I was just recently diagnosed with IC I also have endo,IBS,anxiety,carprul tunnel and athsma. My uro started me on elmiron and DMSO treatments immediatly and gave me pyridium for the pain, My pain was extremely bad, nothing seemed to work. He then wanted to try me on ultracet which I can not take because i get an allergic reaction to it i start itching and get a rash, well he was very hesitent to give me anything else and gave me 5 hydrocodone, well two weeks later i was still having uncontrolable pain I didnt want to move. I was supposed to be going for just a DMSO and wasnt supposed to see my uro but I was in so much pain i beg to see him, I almost decided to try a different uro, but then he came in and saw how much pain i was in and told me that he knew i was in horrible pain, and that he and I would make an agreement between us that he would give me 30 hydrocodone but it had to last me the whole month, I was happy he gave me more then 5, then he procceded to tell me why he couldnt do more, I guess a couple of his patients were getting pain meds from him then going to another doctor for more pain meds and then selling them... I was so mad i thought to myself who do these people think they are to do something like that when there are people really in agonizing pain that have such a hard time getting something for it..:cussing: I wish I could run across one of those people an give them a what for:rant::cussing::mad: anyways I had to get that out somehow ive been so worried about taking my meds for pain which has been about a 7 constantly , so i dont want to take more then 1 a day as fear that i will run out and it is hell especially trying to take care of a 3 year old boy that is a handful...:loco: anyways thank you for listening just went on a little rant im over it hehe Christa

:grouphug:

I can truly understand. I am glad your Dr agreed to give you some pain meds. My URO would not even give me Ultram.

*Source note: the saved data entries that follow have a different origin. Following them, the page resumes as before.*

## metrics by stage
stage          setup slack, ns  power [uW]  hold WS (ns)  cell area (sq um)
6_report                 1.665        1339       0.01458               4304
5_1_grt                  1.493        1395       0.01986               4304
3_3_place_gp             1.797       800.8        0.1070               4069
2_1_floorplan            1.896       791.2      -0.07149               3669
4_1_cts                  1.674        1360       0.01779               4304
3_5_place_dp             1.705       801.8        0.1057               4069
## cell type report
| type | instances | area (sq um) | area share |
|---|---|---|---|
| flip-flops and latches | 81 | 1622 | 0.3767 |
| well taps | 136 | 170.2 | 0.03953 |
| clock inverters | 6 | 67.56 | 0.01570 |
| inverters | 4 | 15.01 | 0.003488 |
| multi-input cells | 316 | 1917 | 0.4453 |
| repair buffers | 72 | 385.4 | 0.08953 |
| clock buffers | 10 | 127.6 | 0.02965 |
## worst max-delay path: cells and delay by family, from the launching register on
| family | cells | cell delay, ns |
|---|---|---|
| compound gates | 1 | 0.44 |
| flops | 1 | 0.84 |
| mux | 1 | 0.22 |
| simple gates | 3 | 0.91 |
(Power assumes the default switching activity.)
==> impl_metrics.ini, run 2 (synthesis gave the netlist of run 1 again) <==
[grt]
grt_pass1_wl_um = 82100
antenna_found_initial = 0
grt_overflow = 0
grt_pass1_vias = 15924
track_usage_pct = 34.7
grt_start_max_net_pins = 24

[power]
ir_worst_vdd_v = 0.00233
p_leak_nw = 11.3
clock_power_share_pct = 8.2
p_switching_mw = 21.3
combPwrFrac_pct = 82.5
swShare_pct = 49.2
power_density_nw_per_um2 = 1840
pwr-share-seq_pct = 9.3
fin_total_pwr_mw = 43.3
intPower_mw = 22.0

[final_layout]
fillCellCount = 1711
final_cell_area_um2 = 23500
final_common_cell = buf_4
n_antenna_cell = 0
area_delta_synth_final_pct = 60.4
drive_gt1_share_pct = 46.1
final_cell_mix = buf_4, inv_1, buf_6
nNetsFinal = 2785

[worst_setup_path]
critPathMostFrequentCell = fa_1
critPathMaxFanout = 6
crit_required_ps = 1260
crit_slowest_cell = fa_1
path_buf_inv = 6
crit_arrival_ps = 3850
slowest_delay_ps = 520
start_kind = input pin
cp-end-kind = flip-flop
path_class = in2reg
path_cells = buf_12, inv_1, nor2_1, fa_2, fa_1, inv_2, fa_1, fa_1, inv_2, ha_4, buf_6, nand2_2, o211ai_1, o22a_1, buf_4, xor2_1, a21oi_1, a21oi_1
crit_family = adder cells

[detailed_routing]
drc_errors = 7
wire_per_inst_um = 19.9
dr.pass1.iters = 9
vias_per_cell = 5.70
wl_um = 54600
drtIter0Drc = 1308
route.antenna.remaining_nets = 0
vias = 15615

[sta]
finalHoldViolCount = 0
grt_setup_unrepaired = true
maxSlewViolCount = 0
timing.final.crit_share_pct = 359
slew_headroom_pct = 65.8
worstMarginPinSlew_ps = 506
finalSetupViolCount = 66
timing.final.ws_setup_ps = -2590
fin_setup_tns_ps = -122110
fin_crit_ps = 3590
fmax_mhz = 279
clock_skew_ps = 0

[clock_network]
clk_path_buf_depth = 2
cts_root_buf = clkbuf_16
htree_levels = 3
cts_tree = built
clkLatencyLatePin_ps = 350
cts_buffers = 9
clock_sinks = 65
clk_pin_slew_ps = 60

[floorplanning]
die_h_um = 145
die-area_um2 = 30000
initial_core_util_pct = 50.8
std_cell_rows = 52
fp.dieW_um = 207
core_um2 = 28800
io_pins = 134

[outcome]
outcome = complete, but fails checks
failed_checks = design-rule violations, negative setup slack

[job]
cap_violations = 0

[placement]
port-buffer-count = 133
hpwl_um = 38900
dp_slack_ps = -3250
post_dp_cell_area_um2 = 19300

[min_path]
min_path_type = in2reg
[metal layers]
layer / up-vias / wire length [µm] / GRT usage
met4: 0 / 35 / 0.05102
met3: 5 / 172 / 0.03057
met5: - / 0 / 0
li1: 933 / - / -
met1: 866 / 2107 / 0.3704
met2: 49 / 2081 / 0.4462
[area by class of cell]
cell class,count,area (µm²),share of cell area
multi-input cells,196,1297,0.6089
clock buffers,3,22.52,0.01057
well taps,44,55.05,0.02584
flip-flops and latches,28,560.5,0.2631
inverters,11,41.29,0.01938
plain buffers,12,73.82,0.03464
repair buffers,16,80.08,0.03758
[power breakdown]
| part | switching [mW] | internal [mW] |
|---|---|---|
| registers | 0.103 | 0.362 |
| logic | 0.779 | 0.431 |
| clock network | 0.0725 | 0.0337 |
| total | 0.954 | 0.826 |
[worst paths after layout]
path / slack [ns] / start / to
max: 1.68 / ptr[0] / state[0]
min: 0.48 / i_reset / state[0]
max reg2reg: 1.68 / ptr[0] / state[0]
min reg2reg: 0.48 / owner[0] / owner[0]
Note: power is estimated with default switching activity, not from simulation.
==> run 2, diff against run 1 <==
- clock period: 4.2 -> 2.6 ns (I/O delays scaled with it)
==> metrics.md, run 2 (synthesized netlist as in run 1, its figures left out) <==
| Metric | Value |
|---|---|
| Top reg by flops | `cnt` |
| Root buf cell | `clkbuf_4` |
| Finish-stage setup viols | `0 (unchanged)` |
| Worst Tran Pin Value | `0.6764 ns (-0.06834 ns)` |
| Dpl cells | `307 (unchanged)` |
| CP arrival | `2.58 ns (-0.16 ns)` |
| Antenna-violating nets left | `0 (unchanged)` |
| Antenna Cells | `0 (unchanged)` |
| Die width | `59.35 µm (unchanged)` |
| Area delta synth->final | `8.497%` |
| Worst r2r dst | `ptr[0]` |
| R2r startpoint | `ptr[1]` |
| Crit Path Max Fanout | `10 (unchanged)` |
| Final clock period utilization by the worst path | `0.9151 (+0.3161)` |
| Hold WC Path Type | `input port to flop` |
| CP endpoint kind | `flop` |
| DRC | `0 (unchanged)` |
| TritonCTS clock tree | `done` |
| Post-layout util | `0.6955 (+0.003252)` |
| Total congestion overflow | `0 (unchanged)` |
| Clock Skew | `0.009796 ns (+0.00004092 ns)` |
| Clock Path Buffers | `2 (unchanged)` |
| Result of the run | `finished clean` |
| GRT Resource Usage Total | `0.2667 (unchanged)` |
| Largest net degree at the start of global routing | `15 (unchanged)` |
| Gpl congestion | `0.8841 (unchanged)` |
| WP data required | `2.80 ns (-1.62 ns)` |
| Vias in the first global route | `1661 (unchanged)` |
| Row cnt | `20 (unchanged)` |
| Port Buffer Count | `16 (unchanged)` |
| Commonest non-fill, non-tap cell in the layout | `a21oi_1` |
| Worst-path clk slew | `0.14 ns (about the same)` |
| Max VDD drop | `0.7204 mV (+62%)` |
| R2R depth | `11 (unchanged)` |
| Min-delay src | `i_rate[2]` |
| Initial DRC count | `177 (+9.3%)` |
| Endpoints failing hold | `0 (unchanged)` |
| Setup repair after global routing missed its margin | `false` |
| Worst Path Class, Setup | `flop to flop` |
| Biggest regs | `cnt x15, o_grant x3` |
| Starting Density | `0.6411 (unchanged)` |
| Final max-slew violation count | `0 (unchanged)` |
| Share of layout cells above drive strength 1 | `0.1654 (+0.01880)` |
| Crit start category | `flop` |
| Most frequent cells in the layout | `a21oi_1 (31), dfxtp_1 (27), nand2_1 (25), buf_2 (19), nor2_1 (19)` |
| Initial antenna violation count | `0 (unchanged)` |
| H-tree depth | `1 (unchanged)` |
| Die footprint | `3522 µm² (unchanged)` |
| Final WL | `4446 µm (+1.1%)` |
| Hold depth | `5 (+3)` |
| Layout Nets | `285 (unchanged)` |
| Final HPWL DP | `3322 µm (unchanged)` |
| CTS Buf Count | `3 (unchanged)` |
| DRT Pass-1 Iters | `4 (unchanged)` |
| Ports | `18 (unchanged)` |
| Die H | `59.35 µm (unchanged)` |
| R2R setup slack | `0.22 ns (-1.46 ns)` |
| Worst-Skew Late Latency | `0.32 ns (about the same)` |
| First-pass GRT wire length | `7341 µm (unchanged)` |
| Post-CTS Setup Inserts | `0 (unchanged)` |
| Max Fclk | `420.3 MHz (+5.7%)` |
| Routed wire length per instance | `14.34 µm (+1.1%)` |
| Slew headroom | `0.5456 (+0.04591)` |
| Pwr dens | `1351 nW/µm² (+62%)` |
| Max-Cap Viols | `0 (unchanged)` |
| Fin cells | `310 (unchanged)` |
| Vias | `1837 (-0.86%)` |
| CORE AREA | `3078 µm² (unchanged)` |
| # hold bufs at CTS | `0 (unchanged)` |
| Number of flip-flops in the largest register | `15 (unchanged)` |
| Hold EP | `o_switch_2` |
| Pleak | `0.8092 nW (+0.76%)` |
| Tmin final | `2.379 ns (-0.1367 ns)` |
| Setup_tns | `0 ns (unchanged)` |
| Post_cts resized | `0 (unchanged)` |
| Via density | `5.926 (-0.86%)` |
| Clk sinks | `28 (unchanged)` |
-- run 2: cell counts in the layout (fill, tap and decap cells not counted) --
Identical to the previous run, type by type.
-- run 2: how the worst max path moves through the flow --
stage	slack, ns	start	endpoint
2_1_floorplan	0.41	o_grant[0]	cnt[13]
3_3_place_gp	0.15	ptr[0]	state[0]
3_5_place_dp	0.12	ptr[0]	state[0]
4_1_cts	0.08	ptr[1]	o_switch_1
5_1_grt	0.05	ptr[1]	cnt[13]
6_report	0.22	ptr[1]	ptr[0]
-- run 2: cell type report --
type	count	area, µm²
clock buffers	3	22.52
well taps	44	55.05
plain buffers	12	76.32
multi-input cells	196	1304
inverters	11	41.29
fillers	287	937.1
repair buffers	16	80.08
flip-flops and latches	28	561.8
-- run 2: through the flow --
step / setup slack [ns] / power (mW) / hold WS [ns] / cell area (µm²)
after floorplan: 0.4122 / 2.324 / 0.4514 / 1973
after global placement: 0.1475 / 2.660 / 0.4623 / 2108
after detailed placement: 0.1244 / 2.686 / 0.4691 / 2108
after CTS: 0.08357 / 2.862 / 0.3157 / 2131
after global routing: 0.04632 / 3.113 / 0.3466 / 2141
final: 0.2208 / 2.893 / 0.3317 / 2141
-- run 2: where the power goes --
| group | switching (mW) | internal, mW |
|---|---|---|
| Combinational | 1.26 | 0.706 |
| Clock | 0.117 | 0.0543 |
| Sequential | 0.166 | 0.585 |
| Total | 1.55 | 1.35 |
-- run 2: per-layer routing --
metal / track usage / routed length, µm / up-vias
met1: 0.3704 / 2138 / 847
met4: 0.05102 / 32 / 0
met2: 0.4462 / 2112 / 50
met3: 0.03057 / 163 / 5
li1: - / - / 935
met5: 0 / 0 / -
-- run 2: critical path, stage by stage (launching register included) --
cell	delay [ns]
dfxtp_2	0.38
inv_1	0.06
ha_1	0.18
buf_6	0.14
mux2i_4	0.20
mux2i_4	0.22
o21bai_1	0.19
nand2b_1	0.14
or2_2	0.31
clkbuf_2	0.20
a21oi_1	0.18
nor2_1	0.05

I could not live without my pain meds. If your doctor wont prescribe you more and you really need them then try seeing another doctor. If 30 is getting you through than thats great, less is always better. IC is painful, there is no doubt about it!! I also have a 3 year old and a 10 year old so I know what you mean, its hard to take care of your kids when you are hurting, pain medication has been my one and only savior, nothing else has ever made a difference.

If you aren't getting enough pain meds to last through the month, I suggest you ask for a referral to a pain management specialist.

Warm hugs,
Donna

thats the problem I have no insurance so what ever doctor i see i have to pay out of pocket for and also for the pain specialist i am filing for diability to try and help but this doctor is the only yro that will work with me on payments so i kinda have no other choice and i know the 30 wont last a month and he even said when he gave it to me that he knew it wouldnt but there was nothing else he could do, im wondering now if maybe is is being watched with the pain meds cuz of what his other paitients were doing what do you think? he is a very good doctor but tried telling my mom that its hard for him to treat me because he has never seen IC in someone as young as me and all i can say is look at the people on this site and ive had this pain since i was 15. I just dont know what to do and our agreement was i wouldnt go to another doctor for pain meds...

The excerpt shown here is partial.